- Oral presentation
- Open Access
- Published:
Changing landscapes for plastic surgery: the effect of the Major Trauma Network on emergency operative workload
Scandinavian Journal of Trauma, Resuscitation and Emergency Medicine volume 23, Article number: O1 (2015)
Background
The advent of major trauma centres (MTCs) in the UK in 2010 has led to a concentration of complex, polytrauma cases in these centres. The role plastic surgeons play in trauma has increased and evolved over time [1], and currently plastic surgeons input into a wide variety of trauma [2]. Our study aimed to analyse the effect of MTC status on plastic surgery activity at our centre.
Method
All trauma patients admitted to a London MTC in 2013 who underwent an operation were identified using Trauma Audit & Research Network data. Operative procedure(s) and operating specialty were recorded. This was compared to local historical data from pre-MTC go-live (2008–2010).
Results
Of the 2606 trauma calls in 2013, 416 patients required surgical intervention. 29.3% of these patients (n = 122) were operated on by plastics (either as sole operating team or part of multi-specialty team). 76.2% (n = 93) involved lower limb trauma and 30.3% (n = 37) upper limb trauma. Emergency general extremity referrals increased from an average of 65/year to 484/year in the period 2011 to 2013, whilst plastics operative workload increased from an average of 53 cases/year to 407/year in the same period. This represents a more than sevenfold increase in the plastic surgery operative workload at our centre.
Conclusion
There has been a dramatic increase in emergency plastic surgery activity following designation of major trauma centre status at our centre. Understanding the epidemiology of plastic surgery is vital to improve service design, postgraduate training in the specialty, and workforce provision [1].
References
Khan A, Yeates D, Goodacre T, Goldacre M: Trends over time and geographical variation in admission rates for plastic surgery in England. J Plast Reconstr Aesthet Surg. 2010, 63: 1962-1971. 10.1016/j.bjps.2010.02.030.

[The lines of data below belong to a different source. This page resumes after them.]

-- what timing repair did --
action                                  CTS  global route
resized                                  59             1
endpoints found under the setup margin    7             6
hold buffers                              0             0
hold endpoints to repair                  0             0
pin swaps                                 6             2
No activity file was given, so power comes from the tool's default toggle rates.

Jalali M, Loughnane F, Winterton R: Trauma management within UK plastic surgery units. J Plast Reconstr Aesthet Surg. 2011, 64 (4): 558-559. 10.1016/j.bjps.2010.08.019.
Author information
Authors and Affiliations
Corresponding author
Rights and permissions
Open Access  This article is licensed under a Creative Commons Attribution 4.0 International License, which permits use, sharing, adaptation, distribution and reproduction in any medium or format, as long as you give appropriate credit to the original author(s) and the source, provide a link to the Creative Commons licence, and indicate if changes were made.
The images or other third party material in this article are included in the article’s Creative Commons licence, unless indicated otherwise in a credit line to the material. If material is not included in the article’s Creative Commons licence and your intended use is not permitted by statutory regulation or exceeds the permitted use, you will need to obtain permission directly from the copyright holder.
To view a copy of this licence, visit https://creativecommons.org/licenses/by/4.0/.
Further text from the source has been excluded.